> Problem details: When you reach the line in the data below that contains "setup_ws_ns=0.426", please start repeating lines exactly, and stop after the line that contains "[per-layer routing]", repeating nothing else.

> Extracted information:
---

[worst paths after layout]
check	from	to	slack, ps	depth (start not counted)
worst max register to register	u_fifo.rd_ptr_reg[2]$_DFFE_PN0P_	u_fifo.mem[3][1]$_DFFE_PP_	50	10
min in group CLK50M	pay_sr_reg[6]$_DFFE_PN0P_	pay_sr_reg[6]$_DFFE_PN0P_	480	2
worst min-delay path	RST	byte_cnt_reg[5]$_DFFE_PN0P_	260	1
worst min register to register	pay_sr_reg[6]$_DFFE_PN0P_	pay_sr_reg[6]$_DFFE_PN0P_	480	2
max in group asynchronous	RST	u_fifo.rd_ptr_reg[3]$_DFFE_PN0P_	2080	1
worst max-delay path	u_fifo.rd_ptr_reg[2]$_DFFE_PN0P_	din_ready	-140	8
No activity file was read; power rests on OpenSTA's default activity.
## config.mk

```make
export PLATFORM = sky130hd
export DESIGN_NAME = multicycle_controller
export DESIGN_NICKNAME = d
export VERILOG_FILES = /design/src/rtl/multicycle_controller.sv
export SDC_FILE = /design/constraint.sdc
export NUM_CORES = 1
export LEC_CHECK = 0
export BUFFER_PORTS_ARGS = -buffer_cell sky130_fd_sc_hd__buf_2
export CAP_MARGIN = 20
export CORE_ASPECT_RATIO = 1.4
export CORE_MARGIN = 4
export CORE_UTILIZATION = 25
export DETAILED_ROUTE_END_ITERATION = 8
export PLACE_DENSITY_LB_ADDON = 0.25
export SYNTH_ARGS = -nofsm -noshare
export SYNTH_HDL_FRONTEND = slang
export SYNTH_SLANG_ARGS = --single-unit
```

## constraint.sdc

```tcl
create_clock -name clk -period 2.35 [get_ports clk]
set_input_delay 0.1175 -clock clk [delete_from_list [all_inputs] [get_ports clk]]
set_output_delay 0.1175 -clock clk [all_outputs]
set_load 0.05 [all_outputs]
```
$ cat src/rtl/red_pitaya_sort_sched_pkg.sv
// rtl/red_pitaya_sort_sched_pkg.sv - register map, ctrl bit indices and reset defaults for the sort scheduler
package red_pitaya_sort_sched_pkg;

  // Register offsets within the module's 20-bit window
  localparam logic [19:0] REG_CTRL    = 20'h00;
  localparam logic [19:0] REG_DELAY   = 20'h04;
  localparam logic [19:0] REG_PULSE   = 20'h08;
  localparam logic [19:0] REG_STATUS  = 20'h10;
  localparam logic [19:0] REG_FIRED   = 20'h14;
  localparam logic [19:0] REG_DROPPED = 20'h18;
  localparam logic [19:0] REG_MERGED  = 20'h1C;

  // ctrl register bits
  localparam int CTRL_EN_BIT  = 0;
  localparam int CTRL_CLR_BIT = 1;

  // status register bits above the occupancy field
  localparam int STATUS_FULL_BIT = 16;
  localparam int STATUS_GATE_BIT = 17;

  // Reset defaults, in ADC clock cycles
  localparam int DELAY_RST = 125;
  localparam int PULSE_RST = 125;

endpackage
### src/rtl/cmp_arbiter.sv
// Round-robin front end that shares one WIDTH-bit comparator between NREQ requesters.
// Optional macro CMP_ARB_ILLEGAL_OP_EN: ops 110/111 answer rsp_err=1, rsp_result=0.
module cmp_arbiter #(
  parameter int NREQ  = 2,
  parameter int WIDTH = 32
) (
  input  logic                      clk,
  input  logic                      rst_n,
  input  logic [NREQ-1:0]           req_valid,
  output logic [NREQ-1:0]           req_ready,
  input  logic [NREQ*WIDTH-1:0]     req_a,
  input  logic [NREQ*WIDTH-1:0]     req_b,
  input  logic [NREQ*3-1:0]         req_op,
  output logic [WIDTH-1:0]          cmp_a,
  output logic [WIDTH-1:0]          cmp_b,
  output logic [2:0]                cmp_op,
  input  logic                      cmp_out,
  output logic [NREQ-1:0]           rsp_valid,
  output logic [$clog2(NREQ)-1:0]   rsp_id,
  output logic                      rsp_result,
  output logic                      rsp_err
);

  localparam int ID_W = $clog2(NREQ);

  typedef enum logic {
    IDLE = 1'b0,
    EVAL = 1'b1
  } state_t;

  state_t state_q, state_d;

  logic [ID_W-1:0]  rr_ptr_q, rr_ptr_d;
  logic [ID_W-1:0]  id_q, id_d;
  logic [WIDTH-1:0] cmp_a_q, cmp_a_d;
  logic [WIDTH-1:0] cmp_b_q, cmp_b_d;
  logic [2:0]       cmp_op_q, cmp_op_d;
  logic [NREQ-1:0]  rsp_valid_q, rsp_valid_d;
  logic [ID_W-1:0]  rsp_id_q, rsp_id_d;
  logic             rsp_result_q, rsp_result_d;

  logic             gnt_any;
  logic [ID_W-1:0]  gnt_id;
  logic             accept;
  logic [WIDTH-1:0] sel_a;
  logic [WIDTH-1:0] sel_b;
  logic [2:0]       sel_op;
  logic             eval_result;

  // Rotating priority search: first valid requester at or after rr_ptr.
  always_comb begin
    logic [ID_W-1:0] cand;
    gnt_any = 1'b0;
    gnt_id  = '0;
    cand    = '0;
    for (int k = 0; k < NREQ; k++) begin
      cand = ID_W'((int'(rr_ptr_q) + k) % NREQ);
      if (!gnt_any && req_valid[cand]) begin
        gnt_any = 1'b1;
        gnt_id  = cand;
      end
    end
  end

  assign sel_a  = req_a[int'(gnt_id)*WIDTH +: WIDTH];
  assign sel_b  = req_b[int'(gnt_id)*WIDTH +: WIDTH];
  assign sel_op = req_op[int'(gnt_id)*3 +: 3];

  // FSM state register
  always_ff @(posedge clk) begin
    if (!rst_n) begin
      state_q <= IDLE;
    end else begin
      state_q <= state_d;
    end
  end

  // FSM next state
  always_comb begin
    state_d = state_q;
    case (state_q)
      IDLE:    if (gnt_any) state_d = EVAL;
      EVAL:    state_d = IDLE;
      default: state_d = IDLE;
    endcase
  end

  // FSM outputs: grant only while idle
  always_comb begin
    req_ready = '0;
    accept    = 1'b0;
    if (state_q == IDLE && gnt_any) begin
      req_ready[gnt_id] = 1'b1;
      accept            = 1'b1;
    end
  end

`ifdef CMP_ARB_ILLEGAL_OP_EN
  logic ill_q, ill_d;
  logic rsp_err_q, rsp_err_d;
  logic sel_ill;

  assign sel_ill = (sel_op[2:1] == 2'b11);

  always_comb begin
    ill_d     = ill_q;
    rsp_err_d = rsp_err_q;
    if (accept) ill_d = sel_ill;
    if (state_q == EVAL) rsp_err_d = ill_q;
  end

  always_ff @(posedge clk) begin
    if (!rst_n) begin
      ill_q     <= 1'b0;
      rsp_err_q <= 1'b0;
    end else begin
      ill_q     <= ill_d;
      rsp_err_q <= rsp_err_d;
    end
  end

  // Illegal ops still occupy the comparator slot, but with a neutral op.
  assign eval_result = ill_q ? 1'b0 : cmp_out;
  assign rsp_err     = rsp_err_q;
`else
  assign eval_result = cmp_out;
  assign rsp_err     = 1'b0;
`endif

  // Accept stage: latch the winner's operands, advance the pointer past it.
  always_comb begin
    rr_ptr_d = rr_ptr_q;
    id_d     = id_q;
    cmp_a_d  = cmp_a_q;
    cmp_b_d  = cmp_b_q;
    cmp_op_d = cmp_op_q;
    if (accept) begin
      rr_ptr_d = (gnt_id == ID_W'(NREQ - 1)) ? '0 : gnt_id + ID_W'(1);
      id_d     = gnt_id;
      cmp_a_d  = sel_a;
      cmp_b_d  = sel_b;
`ifdef CMP_ARB_ILLEGAL_OP_EN
      cmp_op_d = sel_ill ? 3'b000 : sel_op;
`else
      cmp_op_d = sel_op;
`endif
    end
  end

  // Response stage: one-cycle pulse to the owner; id/result hold afterwards.
  always_comb begin
    rsp_valid_d  = '0;
    rsp_id_d     = rsp_id_q;
    rsp_result_d = rsp_result_q;
    if (state_q == EVAL) begin
      rsp_valid_d[id_q] = 1'b1;
      rsp_id_d          = id_q;
      rsp_result_d      = eval_result;
    end
  end

  always_ff @(posedge clk) begin
    if (!rst_n) begin
      rr_ptr_q     <= '0;
      id_q         <= '0;
      cmp_a_q      <= '0;
      cmp_b_q      <= '0;
      cmp_op_q     <= '0;
      rsp_valid_q  <= '0;
      rsp_id_q     <= '0;
      rsp_result_q <= 1'b0;
    end else begin
      rr_ptr_q     <= rr_ptr_d;
      id_q         <= id_d;
      cmp_a_q      <= cmp_a_d;
      cmp_b_q      <= cmp_b_d;
      cmp_op_q     <= cmp_op_d;
      rsp_valid_q  <= rsp_valid_d;
      rsp_id_q     <= rsp_id_d;
      rsp_result_q <= rsp_result_d;
    end
  end

  assign cmp_a      = cmp_a_q;
  assign cmp_b      = cmp_b_q;
  assign cmp_op     = cmp_op_q;
  assign rsp_valid  = rsp_valid_q;
  assign rsp_id     = rsp_id_q;
  assign rsp_result = rsp_result_q;

endmodule
### config.mk
export PLATFORM = sky130hd
export DESIGN_NAME = cmp_arbiter
export DESIGN_NICKNAME = d
export VERILOG_FILES = /design/src/rtl/cmp_arbiter.sv
export SDC_FILE = /design/constraint.sdc
export NUM_CORES = 1
export LEC_CHECK = 0
export CORE_ASPECT_RATIO = 1.75
export CORE_MARGIN = 3
export CORE_UTILIZATION = 37
export CTS_BUF_LIST = sky130_fd_sc_hd__clkbuf_4 sky130_fd_sc_hd__clkbuf_8 sky130_fd_sc_hd__clkbuf_16
export CTS_CLUSTER_SIZE = 14
export DETAILED_ROUTE_END_ITERATION = 7
export HOLD_SLACK_MARGIN = 0.05
export PLACE_DENSITY_LB_ADDON = 0.05
export SLEW_MARGIN = 0
export SYNTH_ARGS = -nofsm -noshare
export SYNTH_HDL_FRONTEND = slang
export SYNTH_SLANG_ARGS = --single-unit
### constraint.sdc
create_clock -name clk -period 3.1 [get_ports clk]
set_input_delay 0.62 -clock clk [delete_from_list [all_inputs] [get_ports clk]]
set_output_delay 0.62 -clock clk [all_outputs]
set_load 0.05 [all_outputs]
==> metrics.cfg <==
[outcome]
status=finished, final reports clean

[worst_setup_path]
r2r-end=cmp_a[29]
crit_chain=clkdlybuf4s50_1 -> and2b_1 -> nor3_4 -> buf_4 -> a221o_1
cp_slowest_cell=nor3_4
path_max_fanout=45
crit_arrival_ns=2.94
crit_path_end_kind=flop
r2r_slack_ns=0.77
worst_path_largest_cell_delay_ns=0.77
worst_r2r_startpoint=rr_ptr_q
ff2ff_path_depth=4
path_class=input port to flop
cp_data_required_time_ns=3.37
startpoint_type=input port

[route]
vias=3057
ant_nets=0
drt-initial-drc-count=177
drc=0
dr.pass1.iters=4
wl_per_cell_um=18.9
drt-total-wl_um=10300
viasPerCell=5.58

[synth]
synth_top_cell_area_share_pct=50.6
netlist_top_cells_area=dfxtp_1, a221o_1, and3_1, buf_6, clkbuf_1
ys_seq_elements=74
syn_nets=399
synth_edf_count=0
ys_seq_area_share_pct=50.6
synth_commonest_cells=dfxtp_1, and3_1, a221o_1
yosys.area_share.xor_xnor_pct=0
synth_top_area_cell=dfxtp_1
ys.flop_type=dfxtp_1
syn_area_mm2=0.00293
ys_types=21
synth-compound-area-share_pct=24.7
syn_inst=260
synthMostInstantiatedCell=dfxtp_1
yosys_warnings=0
syn_avg_cell_area_um2=11.3
synth_fa_ha_area_share_pct=0
synth.mux.area_fraction_pct=0.683
synth_top_family_by_area=compound AO/OA/AOI/OAI gates
yosys.area_share.simple_pct=16.5
synth-async-reset-ratio_pct=0

[timing]
grt_setup_unrepaired=no
setup_viol=0
fmax_mhz=374
setup_ws_ns=0.426
period_minus_slack_ns=2.67
post-route-period-util_pct=86.3
tightest_slew_ns=0.927
fin_skew_ns=0.00369
fin_setup_tns_ns=0
slew_headroom_pct=38.0
maxSlewViolCount=0
hold_violations=0

[placement]
port-buffer-count=211
place.gp.congestion=0.740
hpwlAfterDp_um=7240
detailedPlace.worstSlack_ns=0.0468
place_area_mm2=0.00501
place_inst=535

[die]
die_h_um=124
die_w_um=73.3
rows=42
dieArea_mm2=0.00906
io_pins=213
start_util_pct=38.4
core_region_area_mm2=0.00762

[min_path]
hold_class=flop to flop
min_path_cells=1
hp-start=id_q
min_to=rsp_valid[0]

[global_route]
groute.usage.overall_pct=22.1
grt_pass1_vias=3101
antenna_found_initial=0
grt_max_degree=69
grt_pass1_wl_um=15400
overflow=0

[clocking]
h-tree-depth=3
ctsResizeCount=0
clk_pin_slew_ns=0.05
clk_path_buf_depth=2
clk_latency_ns=0.32
postCtsSetupRepairBufs=0
cts.sinks=74
cts-hold-fix-buffers=0
cts_tree=yes
numCtsBuffers=9
cts-root-buf=clkbuf_16

[pwr]
power_leakage_uw=0.00228
irDropWorstVdd_mv=0.342
powerDensity_mw_per_mm2=542

[final_layout]
diodes=0
finish.instance_area_mm2=0.00528
fin_util_pct=69.3
nets=597
syn2layout_area_growth_pct=80.4
final_cells=548
drive_gt1_share_pct=5.65

[flow_run]
cap_violations=0

[final cells by class]
cell class,count,area (um2)
fillers,632,2340
repair buffers,217,2170
flip-flops and latches,74,1480
multi-input cells,154,1240
clock buffers,13,268
well taps,88,110
inverters,2,7.51
[logic make-up after synthesis]
kind of cell | Yosys count
DFF | 74
and+or+nand+nor | 79
AOI/OAI and AO/OA | 72
buffers and inverters | 32
other | 1
muxes | 2
[per-layer routing]
metal	wire, um	vias to the layer above	GRT usage (%)
li1	-	1427	-
met1	4030	1455	24.8
met2	5230	155	38.3
met3	768	20	4.77
met4	312	0	11.4
met5	0	-	0
[sequential cells by signal, summed over array words and instances (netlist names)]
| name | cells |
|---|---|
| cmp_b | 32 |
| id_q | 1 |
| rsp_result | 1 |
| rsp_valid | 2 |
| rsp_id | 1 |
| cmp_a | 32 |
| rr_ptr_q | 1 |
| cmp_op | 3 |
| state_q | 1 |
[layout by cell type (no fill, tap or decap), types with 2 or more instances in the layout]
| master | count |
|---|---|
| nand2b_1 | 2 |
| nor2_1 | 6 |
| buf_12 | 2 |
| and3_1 | 68 |
| clkbuf_16 | 9 |
| a221o_1 | 67 |
| clkbuf_4 | 2 |
| dfxtp_1 | 74 |
| clkbuf_8 | 2 |
| buf_4 | 6 |
| clkdlybuf4s50_1 | 208 |
| mux2i_1 | 2 |
[metrics by stage]
stage / hold slack [ns] / total power [uW]
finish: 0.488 / 2860
global route: 0.500 / 2960
CTS: 0.492 / 2890
detailed placement: 0.469 / 1930
global placement: 0.467 / 1920
floorplan: 0.433 / 1560
[critical path, delay by kind of cell]
family	cells	cell delay (ns)
buf+inv	2	1.04
simple gates	2	1.02
compound gates	1	0.24
[worst max path at each step]
stage / slack (ns) / end / startpoint / cells past startpoint
2_1_floorplan: 1.00 / req_ready[0] / req_valid[0] / 2
3_3_place_gp: 0.08 / cmp_a[10] / req_valid[0] / 5
3_5_place_dp: 0.05 / cmp_a[10] / req_valid[0] / 5
4_1_cts: 0.40 / cmp_a[7] / req_valid[0] / 5
5_1_grt: 0.28 / cmp_a[10] / req_valid[0] / 5
6_report: 0.43 / cmp_a[29] / req_valid[0] / 5
[where the power goes]
group / total, uW / switching [uW] / internal [uW]
Clock: 948 / 359 / 590
Combinational: 833 / 458 / 375
Sequential: 1080 / 42.5 / 1040
Power figures use the tool's default switching activity.
## config.mk

```make
export PLATFORM = sky130hd
export DESIGN_NAME = gcode_command_fetcher
export DESIGN_NICKNAME = d
export VERILOG_FILES = /design/src/rtl/scara_cmd_pkg.sv /design/src/rtl/cmd_word_unpack.sv /design/src/rtl/gcode_command_fetcher.sv
export SDC_FILE = /design/constraint.sdc
export NUM_CORES = 1
export LEC_CHECK = 0
export BUFFER_PORTS_ARGS = -buffer_cell sky130_fd_sc_hd__buf_2
export CORE_MARGIN = 8
export CORE_UTILIZATION = 49
export CTS_CLUSTER_SIZE = 28
export DETAILED_ROUTE_END_ITERATION = 8
export PLACE_DENSITY = 0.86
export SETUP_SLACK_MARGIN = 0.4
export SLEW_MARGIN = 20
export SYNTH_ARGS = -nofsm -noshare
export SYNTH_HDL_FRONTEND = slang
export SYNTH_SLANG_ARGS = --single-unit
```

## constraint.sdc

```tcl
create_clock -name clk -period 2.3 [get_ports clk]
set_input_delay 0.115 -clock clk [delete_from_list [all_inputs] [get_ports clk]]
set_output_delay 0.115 -clock clk [all_outputs]
set_load 0.02 [all_outputs]
```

---

> Response to this task:
setup_ws_ns=0.426
period_minus_slack_ns=2.67
post-route-period-util_pct=86.3
tightest_slew_ns=0.927
fin_skew_ns=0.00369
fin_setup_tns_ns=0
slew_headroom_pct=38.0
maxSlewViolCount=0
hold_violations=0

[placement]
port-buffer-count=211
place.gp.congestion=0.740
hpwlAfterDp_um=7240
detailedPlace.worstSlack_ns=0.0468
place_area_mm2=0.00501
place_inst=535

[die]
die_h_um=124
die_w_um=73.3
rows=42
dieArea_mm2=0.00906
io_pins=213
start_util_pct=38.4
core_region_area_mm2=0.00762

[min_path]
hold_class=flop to flop
min_path_cells=1
hp-start=id_q
min_to=rsp_valid[0]

[global_route]
groute.usage.overall_pct=22.1
grt_pass1_vias=3101
antenna_found_initial=0
grt_max_degree=69
grt_pass1_wl_um=15400
overflow=0

[clocking]
h-tree-depth=3
ctsResizeCount=0
clk_pin_slew_ns=0.05
clk_path_buf_depth=2
clk_latency_ns=0.32
postCtsSetupRepairBufs=0
cts.sinks=74
cts-hold-fix-buffers=0
cts_tree=yes
numCtsBuffers=9
cts-root-buf=clkbuf_16

[pwr]
power_leakage_uw=0.00228
irDropWorstVdd_mv=0.342
powerDensity_mw_per_mm2=542

[final_layout]
diodes=0
finish.instance_area_mm2=0.00528
fin_util_pct=69.3
nets=597
syn2layout_area_growth_pct=80.4
final_cells=548
drive_gt1_share_pct=5.65

[flow_run]
cap_violations=0

[final cells by class]
cell class,count,area (um2)
fillers,632,2340
repair buffers,217,2170
flip-flops and latches,74,1480
multi-input cells,154,1240
clock buffers,13,268
well taps,88,110
inverters,2,7.51
[logic make-up after synthesis]
kind of cell | Yosys count
DFF | 74
and+or+nand+nor | 79
AOI/OAI and AO/OA | 72
buffers and inverters | 32
other | 1
muxes | 2
[per-layer routing]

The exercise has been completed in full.